[src/verilog/bcm_pkg.sv]
package bcm_pkg;
    localparam logic [3:0] BCM_OP_BIT_CLEAR = 4'h9;
    localparam logic [7:0] BCM_OP_BRANCH_NEG = 8'he6;
    localparam logic [7:0] BCM_OP_MUL_LIT = 8'h0d;
    localparam logic [7:0] BCM_INDEXED_LIMIT = 8'h5f;
    localparam logic [3:0] BCM_ACCESS_BANK_LO = 4'h0;
    localparam logic [3:0] BCM_ACCESS_BANK_HI = 4'hf;
    localparam logic [7:0] BCM_ACCESS_SPLIT = 8'h60;
    localparam logic [20:0] BCM_PC_RESET = 21'h000000;
    localparam logic [7:0] BCM_PROD_RESET = 8'h00;
    localparam logic [20:0] BCM_PC_STEP = 21'h000002;
    typedef enum logic [1:0] {BCM_Q1, BCM_Q2, BCM_Q3, BCM_Q4} bcm_quarter_t;
endpackage : bcm_pkg
==> config.mk <==
export PLATFORM = sky130hd
export DESIGN_NAME = ccpif_flag_reg
export DESIGN_NICKNAME = d
export VERILOG_FILES = /design/src/ccpif_flag_reg.v /design/src/ccpif_chan_event.v
export VERILOG_INCLUDE_DIRS = /design/src
export SDC_FILE = /design/constraint.sdc
export NUM_CORES = 1
export LEC_CHECK = 0
export BUFFER_PORTS_ARGS = -buffer_cell sky130_fd_sc_hd__buf_2
export CORE_MARGIN = 1
export CORE_UTILIZATION = 25
export DETAILED_ROUTE_END_ITERATION = 7
export HOLD_SLACK_MARGIN = 0.05
export PLACE_DENSITY = 0.51
export SYNTH_ARGS = -nofsm -noshare
export SYNTH_HDL_FRONTEND = slang
export SYNTH_SLANG_ARGS = --single-unit
==> constraint.sdc <==
create_clock -name hclk -period 2.7 [get_ports hclk]
set_input_delay 0.27 -clock hclk [delete_from_list [all_inputs] [get_ports hclk]]
set_output_delay 0.27 -clock hclk [all_outputs]
set_load 0.005 [all_outputs]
━━━━
Retype exactly the lines of the data above that fall between the line with "localparam logic [7:0] BCM_OP_MUL_LIT" and the line with "localparam logic [7:0] BCM_PROD_RESET", inclusive, and add nothing.

    localparam logic [7:0] BCM_OP_MUL_LIT = 8'h0d;
    localparam logic [7:0] BCM_INDEXED_LIMIT = 8'h5f;
    localparam logic [3:0] BCM_ACCESS_BANK_LO = 4'h0;
    localparam logic [3:0] BCM_ACCESS_BANK_HI = 4'hf;
    localparam logic [7:0] BCM_ACCESS_SPLIT = 8'h60;
    localparam logic [20:0] BCM_PC_RESET = 21'h000000;
    localparam logic [7:0] BCM_PROD_RESET = 8'h00;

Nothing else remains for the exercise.